LinesReader's execute method creates a FileUtils instance over the input file path. Then, adds lines to a list until there're no more lines to read.

Our class also implements StepExecutionListener that provides two extra methods: beforeStep and afterStep. We'll use those methods to initialize and close things before and after execute runs.

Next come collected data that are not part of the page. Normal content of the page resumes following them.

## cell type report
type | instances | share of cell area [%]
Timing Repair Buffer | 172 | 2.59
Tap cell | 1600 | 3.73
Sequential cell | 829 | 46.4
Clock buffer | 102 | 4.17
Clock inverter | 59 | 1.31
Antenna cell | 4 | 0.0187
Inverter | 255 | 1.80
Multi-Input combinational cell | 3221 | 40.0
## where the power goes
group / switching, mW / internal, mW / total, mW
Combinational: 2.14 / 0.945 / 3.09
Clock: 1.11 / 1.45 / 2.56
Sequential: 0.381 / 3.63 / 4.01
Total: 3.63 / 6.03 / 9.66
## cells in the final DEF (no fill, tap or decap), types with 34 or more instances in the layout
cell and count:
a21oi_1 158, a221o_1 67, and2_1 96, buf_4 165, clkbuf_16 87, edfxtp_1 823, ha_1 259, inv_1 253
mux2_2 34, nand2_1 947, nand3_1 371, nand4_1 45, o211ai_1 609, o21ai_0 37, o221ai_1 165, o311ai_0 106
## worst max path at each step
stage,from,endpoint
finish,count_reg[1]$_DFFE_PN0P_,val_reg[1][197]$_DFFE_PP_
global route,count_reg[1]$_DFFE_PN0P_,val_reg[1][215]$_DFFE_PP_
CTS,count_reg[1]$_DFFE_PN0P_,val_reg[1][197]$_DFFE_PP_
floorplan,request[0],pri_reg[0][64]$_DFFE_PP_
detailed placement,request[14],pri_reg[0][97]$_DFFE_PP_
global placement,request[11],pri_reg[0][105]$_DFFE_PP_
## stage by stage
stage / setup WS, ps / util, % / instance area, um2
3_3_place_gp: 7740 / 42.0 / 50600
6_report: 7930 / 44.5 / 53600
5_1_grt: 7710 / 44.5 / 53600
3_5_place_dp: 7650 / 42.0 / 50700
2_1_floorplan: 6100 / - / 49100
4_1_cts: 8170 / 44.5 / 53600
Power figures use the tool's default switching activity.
## config.mk

```make
export PLATFORM = sky130hd
export DESIGN_NAME = bfir_delay_line
export DESIGN_NICKNAME = d
export VERILOG_FILES = /design/src/bfir_pkg.sv /design/src/bfir_delay_line.sv
export SDC_FILE = /design/constraint.sdc
export NUM_CORES = 1
export LEC_CHECK = 0
export BUFFER_PORTS_ARGS = -buffer_cell sky130_fd_sc_hd__buf_2
export CAP_MARGIN = 5
export CORE_ASPECT_RATIO = 2
export CORE_MARGIN = 3
export CORE_UTILIZATION = 40
export CTS_BUF_LIST = sky130_fd_sc_hd__clkbuf_2
export CTS_CLUSTER_SIZE = 14
export DETAILED_ROUTE_END_ITERATION = 12
export HOLD_SLACK_MARGIN = 0.1
export PLACE_DENSITY = 0.56
export SYNTH_ARGS = -nofsm -noshare
export SYNTH_HDL_FRONTEND = slang
export SYNTH_SLANG_ARGS = --single-unit
```

## constraint.sdc

```tcl
create_clock -name clk_i -period 4.1 [get_ports clk_i]
set_clock_uncertainty 0.05 [all_clocks]
set_input_delay 0.41 -clock clk_i [delete_from_list [all_inputs] [get_ports clk_i]]
set_output_delay 0.41 -clock clk_i [all_outputs]
set_load 0.005 [all_outputs]
```
### config.mk
export PLATFORM = sky130hd
export DESIGN_NAME = bfir_mac
export DESIGN_NICKNAME = d
export VERILOG_FILES = /design/src/bfir_pkg.sv /design/src/bfir_mac.sv
export SDC_FILE = /design/constraint.sdc
export NUM_CORES = 1
export LEC_CHECK = 0
export BUFFER_PORTS_ARGS = -buffer_cell sky130_fd_sc_hd__buf_2
export CAP_MARGIN = 10
export CORE_MARGIN = 2
export CORE_UTILIZATION = 35
export CTS_CLUSTER_DIAMETER = 80
export CTS_CLUSTER_SIZE = 24
export DETAILED_ROUTE_END_ITERATION = 10
export PLACE_DENSITY = 0.53
export REMOVE_ABC_BUFFERS = 1
export SYNTH_ARGS = -nofsm -noshare
export SYNTH_HDL_FRONTEND = slang
export SYNTH_SLANG_ARGS = --single-unit
### constraint.sdc
create_clock -name clk_i -period 5.6 [get_ports clk_i]
set_input_delay 0.84 -clock clk_i [delete_from_list [all_inputs] [get_ports clk_i]]
set_output_delay 0.84 -clock clk_i [all_outputs]
set_load 0.005 [all_outputs]
[src/sv/gale_pkg.sv]
// Shared types and codes for the guest ALU / load-store execute core.
`timescale 1ns / 1ps

package gale_pkg;

    // Operation codes
    localparam logic [3:0] OP_ADD  = 4'd0;
    localparam logic [3:0] OP_SUB  = 4'd1;
    localparam logic [3:0] OP_OR   = 4'd2;
    localparam logic [3:0] OP_BEXT = 4'd3;
    localparam logic [3:0] OP_CLZ  = 4'd4;
    localparam logic [3:0] OP_SLTI = 4'd5;
    localparam logic [3:0] OP_SSAT = 4'd6;
    localparam logic [3:0] OP_USAT = 4'd7;
    localparam logic [3:0] OP_LD   = 4'd8;
    localparam logic [3:0] OP_ST   = 4'd9;
    localparam logic [3:0] OP_LDP  = 4'd10;

    // Completion status codes
    localparam logic [1:0] STATUS_DONE       = 2'd0;
    localparam logic [1:0] STATUS_MISALIGNED = 2'd1;
    localparam logic [1:0] STATUS_RANGE      = 2'd2;

    typedef struct packed {
        logic [3:0]         op;
        logic [4:0]         dest_reg;
        logic [4:0]         dest_reg_2;
        logic [4:0]         src_reg_a;
        logic [4:0]         src_reg_b;
        logic signed [15:0] immediate;
    } gale_in_t;

    typedef struct packed {
        logic [1:0]  status;
        logic [31:0] result_value;
        logic [31:0] result_value_2;
    } gale_out_t;

    // Register file write-back: first and second destination
    typedef struct packed {
        logic        we1;
        logic        we2;
        logic [31:0] v1;
        logic [31:0] v2;
    } rf_wb_t;

    // Data memory access issued from the execute stage
    typedef struct packed {
        logic        wr;
        logic        rd_pair;
        logic [29:0] word;
        logic [31:0] wdata;
    } dmem_cmd_t;

endpackage

[src/sv/gale_alu.sv]
// Integer ALU: add, sub, or, bit extract, clz, slti and the two saturations.
`timescale 1ns / 1ps

module gale_alu import gale_pkg::*; (
    input  logic [3:0]         op,
    input  logic [31:0]        a,
    input  logic [31:0]        b,
    input  logic signed [15:0] immediate,
    output logic [31:0]        value
);

    // Each set mask bit lands at the count of mask bits below it.
    function automatic logic [31:0] bit_extract(input logic [31:0] src, input logic [31:0] mask);
        logic [31:0] res;
        logic [31:0] below;
        logic [5:0]  pos;
        res = '0;
        for (int i = 0; i < 32; i++)
        begin
            below = mask & ((32'd1 << i) - 32'd1);
            pos   = 6'($countones(below));
            if (mask[i] && src[i])
            begin
                res[pos[4:0]] = 1'b1;
            end
        end
        return res;
    endfunction

    function automatic logic [5:0] lead_zeros(input logic [31:0] v);
        logic [5:0] n;
        n = 6'd32;
        for (int i = 0; i < 32; i++)
        begin
            if (v[i])
            begin
                n = 6'(31 - i);
            end
        end
        return n;
    endfunction

    logic [31:0] imm_ext;
    logic [31:0] sat_hi;
    logic [31:0] sat_lo;
    logic [31:0] ssat_val;
    logic [31:0] usat_val;

    assign imm_ext = {{16{immediate[15]}}, immediate};
    assign sat_hi  = (32'd1 << immediate[4:0]) - 32'd1;
    assign sat_lo  = ~sat_hi;   // -(2^n)

    always_comb
    begin
        if ($signed(a) > $signed(sat_hi))
            ssat_val = sat_hi;
        else if ($signed(a) < $signed(sat_lo))
            ssat_val = sat_lo;
        else
            ssat_val = a;
        // clamps above only; negative values pass
        usat_val = ($signed(a) > $signed(sat_hi)) ? sat_hi : a;
    end

    always_comb
    begin
        case (op)
            OP_ADD:  value = a + b;
            OP_SUB:  value = a - b;
            OP_OR:   value = a | b;
            OP_BEXT: value = bit_extract(a, b);
            OP_CLZ:  value = {26'd0, lead_zeros(a)};
            OP_SLTI: value = ($signed(a) < $signed(imm_ext)) ? 32'd1 : 32'd0;
            OP_SSAT: value = ssat_val;
            OP_USAT: value = usat_val;
            default: value = 32'd0;
        endcase
    end

endmodule
`src/sv/gale_pkg.sv`:
```
// Shared types and codes for the guest ALU / load-store execute core.
`timescale 1ns / 1ps

package gale_pkg;

    // Operation codes
    localparam logic [3:0] OP_ADD  = 4'd0;
    localparam logic [3:0] OP_SUB  = 4'd1;
    localparam logic [3:0] OP_OR   = 4'd2;
    localparam logic [3:0] OP_BEXT = 4'd3;
    localparam logic [3:0] OP_CLZ  = 4'd4;
    localparam logic [3:0] OP_SLTI = 4'd5;
    localparam logic [3:0] OP_SSAT = 4'd6;
    localparam logic [3:0] OP_USAT = 4'd7;
    localparam logic [3:0] OP_LD   = 4'd8;
    localparam logic [3:0] OP_ST   = 4'd9;
    localparam logic [3:0] OP_LDP  = 4'd10;

    // Completion status codes
    localparam logic [1:0] STATUS_DONE       = 2'd0;
    localparam logic [1:0] STATUS_MISALIGNED = 2'd1;
    localparam logic [1:0] STATUS_RANGE      = 2'd2;

    typedef struct packed {
        logic [3:0]         op;
        logic [4:0]         dest_reg;
        logic [4:0]         dest_reg_2;
        logic [4:0]         src_reg_a;
        logic [4:0]         src_reg_b;
        logic signed [15:0] immediate;
    } gale_in_t;

    typedef struct packed {
        logic [1:0]  status;
        logic [31:0] result_value;
        logic [31:0] result_value_2;
    } gale_out_t;

    // Register file write-back: first and second destination
    typedef struct packed {
        logic        we1;
        logic        we2;
        logic [31:0] v1;
        logic [31:0] v2;
    } rf_wb_t;

    // Data memory access issued from the execute stage
    typedef struct packed {
        logic        wr;
        logic        rd_pair;
        logic [29:0] word;
        logic [31:0] wdata;
    } dmem_cmd_t;

endpackage

```
`src/sv/gale_ram.sv`:
```
// Generic single-write, single-read synchronous RAM with registered read data.
`timescale 1ns / 1ps

module gale_ram #(
    parameter int WIDTH = 32,
    parameter int DEPTH = 32
) (
    input  logic                     clk,
    input  logic                     we,
    input  logic [$clog2(DEPTH)-1:0] waddr,
    input  logic [WIDTH-1:0]         wdata,
    input  logic [$clog2(DEPTH)-1:0] raddr,
    output logic [WIDTH-1:0]         rdata
);

    logic [WIDTH-1:0] mem_reg [DEPTH];
    logic [WIDTH-1:0] rdata_reg;

    always_ff @(posedge clk)
    begin
        if (we)
        begin
            mem_reg[waddr] <= wdata;
        end
        rdata_reg <= mem_reg[raddr];
    end

    assign rdata = rdata_reg;

endmodule

```
`src/sv/gale_regfile.sv`:
```
// Two-read, two-write register file: replicated RAM banks with a live-value table.
`timescale 1ns / 1ps

module gale_regfile import gale_pkg::*; #(
    parameter int NUM_REGS = 32
) (
    input  logic                        clk,
    input  logic                        rst_n,
    input  logic [$clog2(NUM_REGS)-1:0] ra,
    input  logic [$clog2(NUM_REGS)-1:0] rb,
    input  logic [$clog2(NUM_REGS)-1:0] rd1,
    input  logic [$clog2(NUM_REGS)-1:0] rd2,
    input  rf_wb_t                      wr,
    output logic [31:0]                 rdata_a,
    output logic [31:0]                 rdata_b
);

    localparam int RW = $clog2(NUM_REGS);

    logic [NUM_REGS-1:0] vld_reg, vld_next;
    logic [NUM_REGS-1:0] lvt_reg, lvt_next;   // 1: latest value sits in bank 2
    logic [RW-1:0]       ra_q_reg, rb_q_reg;
    logic [31:0]         b1_a, b1_b, b2_a, b2_b;

    // bank 1 takes first-destination writes, bank 2 second-destination writes
    gale_ram #(.WIDTH(32), .DEPTH(NUM_REGS)) u_b1_a (
        .clk(clk), .we(wr.we1), .waddr(rd1), .wdata(wr.v1), .raddr(ra), .rdata(b1_a)
    );
    gale_ram #(.WIDTH(32), .DEPTH(NUM_REGS)) u_b1_b (
        .clk(clk), .we(wr.we1), .waddr(rd1), .wdata(wr.v1), .raddr(rb), .rdata(b1_b)
    );
    gale_ram #(.WIDTH(32), .DEPTH(NUM_REGS)) u_b2_a (
        .clk(clk), .we(wr.we2), .waddr(rd2), .wdata(wr.v2), .raddr(ra), .rdata(b2_a)
    );
    gale_ram #(.WIDTH(32), .DEPTH(NUM_REGS)) u_b2_b (
        .clk(clk), .we(wr.we2), .waddr(rd2), .wdata(wr.v2), .raddr(rb), .rdata(b2_b)
    );

    always_comb
    begin
        vld_next = vld_reg;
        lvt_next = lvt_reg;
        if (wr.we1)
        begin
            vld_next[rd1] = 1'b1;
            lvt_next[rd1] = 1'b0;
        end
        // second target wins when both name the same register
        if (wr.we2)
        begin
            vld_next[rd2] = 1'b1;
            lvt_next[rd2] = 1'b1;
        end
    end

    always_ff @(posedge clk or negedge rst_n)
    begin
        if (!rst_n)
        begin
            vld_reg <= '0;
            lvt_reg <= '0;
        end
        else
        begin
            vld_reg <= vld_next;
            lvt_reg <= lvt_next;
        end
    end

    always_ff @(posedge clk)
    begin
        ra_q_reg <= ra;
        rb_q_reg <= rb;
    end

    // Table state is current; a write at the last edge is covered by forwarding upstream.
    assign rdata_a = !vld_reg[ra_q_reg] ? 32'd0 : (lvt_reg[ra_q_reg] ? b2_a : b1_a);
    assign rdata_b = !vld_reg[rb_q_reg] ? 32'd0 : (lvt_reg[rb_q_reg] ? b2_b : b1_b);

endmodule

```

If we take a look at afterStep code, we'll notice the line where the result list (lines) is put in the job's context to make it available for the next step:

stepExecution .getJobExecution() .getExecutionContext() .put("lines", this.lines);

At this point, our first step has already fulfilled its responsibility: load CSV lines into a List in memory. Let's move to the second step and process them.

4.5. LinesProcessor

LinesProcessor will also implement StepExecutionListener and of course, Tasklet. That means that it will implement beforeStep, execute and afterStep methods as well:

public class LinesProcessor implements Tasklet, StepExecutionListener { private Logger logger = LoggerFactory.getLogger( LinesProcessor.class); private List lines; @Override public void beforeStep(StepExecution stepExecution) { ExecutionContext executionContext = stepExecution .getJobExecution() .getExecutionContext(); this.lines = (List) executionContext.get("lines"); logger.debug("Lines Processor initialized."); } @Override public RepeatStatus execute(StepContribution stepContribution, ChunkContext chunkContext) throws Exception { for (Line line : lines) { long age = ChronoUnit.YEARS.between( line.getDob(), LocalDate.now()); logger.debug("Calculated age " + age + " for line " + line.toString()); line.setAge(age); } return RepeatStatus.FINISHED; } @Override public ExitStatus afterStep(StepExecution stepExecution) { logger.debug("Lines Processor ended."); return ExitStatus.COMPLETED; } }

It's effortless to understand that it loads lines list from the job's context and calculates the age of each person.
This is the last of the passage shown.